Dividend Irrelevance Theory

The Dividend Irrelevance Theory argues that the dividend policy of a company is completely irrelevant. The theory was proposed by Merton Miller and Franco Modigliani (MM) in 1961. In particular, MM argue that the dividend policy does not have an influence on the stock’s price or its cost of capital.

Dividend-Irrelevance-Theory

On this page, we discuss why Miller and Modigliani argue that the dividend policy does not matter. We also discuss the concept of homemade dividends, which is actually the main argument that underpins MM’s dividend irrelevance proposition.

Dividend irrelevance proposition

In a perfect world with no taxes, no brokerage costs, and infinitely divisible shares, the dividend irrelevance theory will hold. That’s because a stockholder who is unhappy with the dividend payout policy can create create homemade dividends. That is, if the investor is unhappy with the amount of dividends, then he or she can just buy or sell shares in the company. 

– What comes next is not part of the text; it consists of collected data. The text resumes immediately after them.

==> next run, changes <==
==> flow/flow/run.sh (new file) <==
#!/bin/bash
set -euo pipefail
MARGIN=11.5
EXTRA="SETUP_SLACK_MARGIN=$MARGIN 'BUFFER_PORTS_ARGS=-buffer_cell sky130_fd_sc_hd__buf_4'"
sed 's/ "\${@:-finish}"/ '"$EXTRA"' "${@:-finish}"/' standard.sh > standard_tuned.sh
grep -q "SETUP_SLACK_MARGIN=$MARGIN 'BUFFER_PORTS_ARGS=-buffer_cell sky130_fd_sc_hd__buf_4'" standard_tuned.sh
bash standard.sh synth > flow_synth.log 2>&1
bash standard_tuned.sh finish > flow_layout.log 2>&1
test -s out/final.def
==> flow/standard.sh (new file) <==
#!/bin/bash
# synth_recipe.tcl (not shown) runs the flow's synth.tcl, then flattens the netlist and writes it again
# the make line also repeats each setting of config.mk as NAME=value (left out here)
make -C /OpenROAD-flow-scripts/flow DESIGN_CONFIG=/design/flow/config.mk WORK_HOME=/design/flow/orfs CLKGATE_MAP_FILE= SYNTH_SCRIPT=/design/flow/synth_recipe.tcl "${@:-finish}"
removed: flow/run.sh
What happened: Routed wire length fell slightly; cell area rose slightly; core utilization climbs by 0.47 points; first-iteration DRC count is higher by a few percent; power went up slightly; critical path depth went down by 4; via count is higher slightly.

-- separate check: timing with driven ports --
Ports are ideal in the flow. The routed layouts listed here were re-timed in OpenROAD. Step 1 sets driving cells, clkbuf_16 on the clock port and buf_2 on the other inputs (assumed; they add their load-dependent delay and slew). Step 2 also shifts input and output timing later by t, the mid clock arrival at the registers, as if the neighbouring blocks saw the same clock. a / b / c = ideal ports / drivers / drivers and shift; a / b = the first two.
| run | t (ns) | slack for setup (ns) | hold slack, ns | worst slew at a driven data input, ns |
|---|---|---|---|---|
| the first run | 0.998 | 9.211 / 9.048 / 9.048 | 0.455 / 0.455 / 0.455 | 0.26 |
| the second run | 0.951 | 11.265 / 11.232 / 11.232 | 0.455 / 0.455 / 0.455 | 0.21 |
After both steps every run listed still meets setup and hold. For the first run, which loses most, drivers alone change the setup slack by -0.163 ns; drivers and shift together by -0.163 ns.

Suppose the stockholder is of the opinion that the dividend is too big. In that case, the stockholder can reinvest part of the dividend by buying additional shares in the company. Similarly, if the investor thinks the dividend is too small, the stockholder can sell some of the shares he or she owns. In both cases, the value of the investment in the company and the cash in hand will be exactly the same. Thus, the amount of dividends does not matter.

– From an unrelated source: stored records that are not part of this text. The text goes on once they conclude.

What follows belongs to an exercise in optimizing a design on an open flow for small area; a production flow would make more cautious choices. Function was checked by simulation only, so behaviour that the tests miss may differ from the original. Power and IR drop assume default switching activity.

## midi_framer
module midi_framer (
    input  wire         clk,
    input  wire         rst,
    input  wire         dec_valid,
    input  wire         dec_ctrl,
    input  wire [7:0]   dec_data,
    output wire         ev_valid,
    output wire [2:0]   ev_cls,
    output wire [3:0]   ev_kind,
    output wire [7:0]   ev_status,
    output wire [3:0]   ev_chan,
    output wire [6:0]   ev_d1,
    output wire [6:0]   ev_d2,
    output wire         ev_has_d2,
    output wire [13:0]  ev_val,
    output wire         ev_eox,
    output wire [3:0]   ev_port,
    output wire [4:0]   ev_len,
    output wire [127:0] ev_raw,
    output wire [7:0]   dstat,
    input  wire         enc_valid,
    input  wire         enc_ctrl,
    input  wire [2:0]   enc_code,
    input  wire [2:0]   cmd_cls,
    input  wire [3:0]   cmd_kind,
    input  wire [3:0]   cmd_chan,
    input  wire [7:0]   cmd_d1,
    input  wire [7:0]   cmd_d2,
    input  wire [15:0]  cmd_val,
    input  wire [15:0]  cmd_param,
    input  wire [4:0]   cmd_port,
    input  wire [4:0]   cmd_sx_len,
  ...
For scale: ~1000 cells after synthesis, ~280 flip-flops, ~11000 sq um of cells after synthesis.
clock: 10.0 ns
lec_check: 0
cap_margin: 20
core_margin: 2
core_utilization: 40
place_density: 0.6
slew_margin: 20
standard.sh (not shown) runs the stock make flow with config.mk's settings and CLKGATE_MAP_FILE= SYNTH_SCRIPT=/design/flow/synth_recipe.tcl, a recipe that flattens the netlist after the stock synthesis.
==> flow/flow/run.sh <==
#!/bin/bash
# Own layout flow: the standard flow (standard.sh: the standard synthesis,
# floorplan, power grid, placement, routing), with these changes to how the
# layout is made:
#  - every input and output port still gets its own buffer, but a 1x buffer
#    (sky130_fd_sc_hd__buf_1) instead of the larger cell buffer_ports picks;
#  - the clock tree uses small clock buffers in small sink clusters and no
#    dummy loads;
#  - constant outputs keep the tie cells synthesis gave them (no tie fanout
#    repair);
#  - after global routing, cells off the critical paths are downsized
#    (repair_timing -recover_power).
# ORFS writes each step's full log under orfs/logs/; make's own output goes to
# standard.log in this folder.
set -uo pipefail
export BUFFER_PORTS_ARGS="-buffer_cell sky130_fd_sc_hd__buf_1"
export CTS_ARGS="-sink_clustering_enable -repair_clock_nets -dont_use_dummy_load -buf_list sky130_fd_sc_hd__clkbuf_4 -sink_clustering_size 10 -sink_clustering_max_diameter 60"
export SKIP_REPAIR_TIE_FANOUT=1
export RECOVER_POWER=100
bash standard.sh > standard.log 2>&1
The starting point produced a layout that fails on capacitance limit, slew limit.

Note that Miller and Modigliani’s dividend irrelevance proposition apply to the company’s total payout policy. This also includes share repurchases and other ways in which the company distributes the company’s net income to shareholders.

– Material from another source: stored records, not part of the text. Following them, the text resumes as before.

From an optimization exercise on the open Yosys and OpenROAD flow, aimed at small area, a short achievable clock period and few clock cycles; shortcuts taken in it are not production practice.
Power and IR drop assume default switching activity.

Setup of JK:
## fha_sponge
module fha_sponge (
    input  wire        clk,
    input  wire        rst,         
    input  wire        bus_we,
    input  wire [1:0]  bus_addr,
    input  wire [31:0] bus_wdata,
    output reg  [31:0] bus_rdata
);
    localparam [3:0] ERR_NONE     = 4'h0;
    localparam [3:0] ERR_BUSY     = 4'h1;
    localparam [3:0] ERR_ILLEGAL  = 4'h2;
    localparam [3:0] ERR_CONFIG   = 4'h3;
    localparam [3:0] ERR_SEQUENCE = 4'h4;
    localparam [1:0] S_IDLE = 2'd0;    
    localparam [1:0] S_CMD  = 2'd1;    
    localparam [1:0] S_PERM = 2'd2;    
    localparam [1:0] S_INIT = 2'd3;    
    reg [1:0]    fsm;
    reg [14:0]   pend;    
    reg [2:0]    rnd;
    reg [2:0]    stp;
    reg [7:0]    soh;     
    reg [7:0]    s1oh;    
    reg          pre;     
    reg [63:0]   xl;      
    reg [63:0]   f1a;     
    reg [63:0]   f1r;     
    reg [511:0]  ra;      
    reg [511:0]  rb;      
    reg [2:0]    aoff;
    reg [2:0]    boff;
    reg          rot_a;   
    reg          rot_b;   
    reg [63:0]   tacc;
    reg [63:0]   a0r;
    reg [63:0]   b0r;
    reg [63:0]   b1r;
    reg [6:0]    fill;
    reg [6:0]    outpos;
    reg          rsel;
    reg          v;
    reg          sqz;
    reg [3:0]    err;
    reg [7:0]    dout;
    wire busy = (fsm != S_IDLE);
    wire [6:0] rate = rsel ? 7'd96 : 7'd64;
    wire cmd_write = bus_we && (bus_addr == 2'd0);
    wire rotp = rot_a || rot_b;
    wire exec = !rotp && ((fsm == S_IDLE) ? cmd_write : (fsm == S_CMD));
    wire [31:0] w = bus_wdata;
    wire [14:0] wdec = {w[15:8], (w[23:16] == 8'h60), (w[23:16] == 8'h40) || (w[23:16] == 8'h60),
                        (w == 32'h0000_0005), (w == 32'h0000_0004), (w == 32'h0000_0003),
                        (w[7:0] == 8'h02) && (w[31:16] == 16'h0000),
                        (w[7:0] == 8'h01) && (w[31:24] == 8'h00)};
    wire [14:0] cmd = busy ? pend : wdec;
    wire [7:0] arg = cmd[14:7];
    wire is_init   = cmd[0];
  ...
Settings: LEC_CHECK=0, ABC_CLOCK_PERIOD_IN_PS=9000, CAP_MARGIN=30, CORE_MARGIN=2, CORE_UTILIZATION=40, SLEW_MARGIN=30; clock period 20.0 ns.
standard.sh (not shown) runs the stock make flow with config.mk's settings and CLKGATE_MAP_FILE= SYNTH_SCRIPT=/design/flow/synth_recipe.tcl, a recipe that flattens the netlist after the stock synthesis.
==> flow/flow/run.sh <==
#!/bin/bash
# Standard layout, with timing repair aiming for a setup slack of 11 ns
# (a tighter target than the 20 ns clock) so the achieved period improves.
set -euo pipefail
bash standard.sh SETUP_SLACK_MARGIN=11 finish > layout.log 2>&1
> inputs changed (JK -> MS)
--- a/flow/design.v
+++ b/flow/design.v
@@ -218,15 +218,16 @@
                      (do_abs && !abs_end) || do_sq;
     wire exec_perm = abs_end || do_fin || sq_perm;
     wire perm_go   = (fsm == S_PERM) && (aoff == 3'd0) && (boff == 3'd0);
     wire pre_step  = perm_go && pre;
     wire perm_step = perm_go && !pre;
     wire init_step = (fsm == S_INIT);
-    wire [63:0] rc;
+    wire [63:0] rc_n;
+    reg  [63:0] rc;      
     wire [63:0] f_a, f_r, f_b, f_c;
-    fha_rc_rom u_rom (.round(rnd), .lane(stp), .rc(rc));
+    fha_rc_rom u_rom (.round(rnd), .lane(pre ? stp : stp + 3'd1), .rc(rc_n));
     fha_round_s1 u_f1 (
         .sel(s1oh),
         .w0(rb[63:0]), .w1(rb[127:64]), .w2(rb[191:128]), .w3(rb[255:192]),
         .a0(a0r), .b0(b0r), .b1(b1r),
         .a_out(f_a), .ra_out(f_r)
     );
@@ -264,15 +265,15 @@
             3'd3: init_lane = {56'd0, pend[14:7]};
             default: init_lane = 64'd0;
         endcase
     end
     wire [63:0] a_head = ra[63:0] ^ xa;
     wire [63:0] b_head = rb[63:0] ^ xb;
-    wire [63:0] a_in = perm_step ? xl : init_step ? init_lane : ra[63:0];
+    wire [63:0] a_in = perm_step ? xl : init_step ? init_lane : a_head;
     wire [63:0] b_in = perm_step ? (ra[63:0] ^ f_c ^ tcor[511:448]) :
-                       init_step ? 64'd0 : rb[63:0];
+                       init_step ? 64'd0 : b_head;
     reg [511:0] ra_n, rb_n;
     integer k;
     always @* begin
         ra_n = ra;
         rb_n = rb;
         if (sh_a) begin
@@ -294,15 +295,15 @@
     wire init_last = init_step && (stp == 3'd7);
     wire completing = (exec && exec_done) || perm_last || init_last;
     wire accept = cmd_write && (!busy || completing);
     always @(posedge clk) begin
         ra <= ra_n;
         rb <= rb_n;
+        rc <= rc_n;
         xl <= rb[63:0];
         f1a <= f_a;
-        tacc <= soh[0] ? f_c : t_all;    
         f1r <= f_r;
         if (pre_step) begin
             pre  <= 1'b0;
             s1oh <= {s1oh[6:0], s1oh[7]};
         end
         if (sh_a && !perm_step && !init_step) aoff <= aoff + 3'd1;
@@ -312,12 +313,13 @@
             soh  <= {soh[6:0], soh[7]};
             if (!soh[7]) s1oh <= {s1oh[6:0], s1oh[7]};
             if (soh[7]) begin
                 rnd <= rnd + 3'd1;
                 pre <= 1'b1;
             end
+            tacc <= soh[0] ? f_c : t_all;
             if (soh[0]) begin
                 a0r <= f1a;
                 b0r <= f_b;
             end
             if (soh[1]) b1r <= f_b;
         end
Notes after the runs:
- Taking JK as the reference, in MS share of post-route cells with drive strength above 1 went down by 0.31 points, number of fillers in the final layout went up by 225, global routing usage on met2 went down by 4.5 points.
- Of the two values seen for slowest library cell on the worst path, sky130_fd_sc_hd__dlygate4sd2_1 was produced by MS and sky130_fd_sc_hd__xnor2_1 by JK.
- JK tops out at a lower clock frequency than MS.
- MS vs. JK: area of the mapped netlist up 0.0018 mm2, clock power share up 4.9 points, ratio of final minimum period to clock period down 1.1 points, actual slew at the worst max-slew pin down 0.038 ns, switching power of the nets down 300 uW.
- Clock period minus final worst setup slack on MS is down relative to JK.
Function was not checked in any run of this note: the RTL went through the layout flow alone.

## port drivers added, routing unchanged
In the flow no input, the clock included, has a driving cell. The finished layouts below were timed again as built, in two steps. Step 1: set_driving_cell puts a clkbuf_16 on clk and a buf_2 on each other input, an assumption about the parent block. Step 2 times the ports against the registers' clock, not the clock port: input delays grow and output delays shrink by t, the midpoint of the rising clock arrivals with the driver on. a / b / c = ideal ports / drivers / drivers and shift; a / b = the first two.
run | shift t [ns] | setup slack, ns | worst setup path after step 2 | worst register clock-pin slew, ns | pins driven straight from the clock port
JK | 0.919 | 10.875 / 10.875 / 10.288 | input to register | 0.08 / 0.08 | 1
MS | 0.932 | 11.099 / 11.074 / 10.243 | input to register | 0.08 / 0.08 | 1
After both steps every run listed still meets setup and hold. For MS, which loses most, drivers alone change the setup slack by -0.025 ns; drivers and shift together by -0.856 ns.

Arguments against the Dividend Irrelevance theory

Shortly after MM published their theory, Myron Gordon and John Lintner proposed an alternative theory called the bird-in-hand theory or dividend relevance theory that argues that investors prefer companies that pay out high dividends. That’s because a dividend in hand is more certain than the potential benefits of earnings that are reinvested by the company.

Summary

We discussed the dividend irrelevance proposition proposed by MM. It assumes a perfect world in which there are no taxes, transaction costs, and shares are infinitely divisible.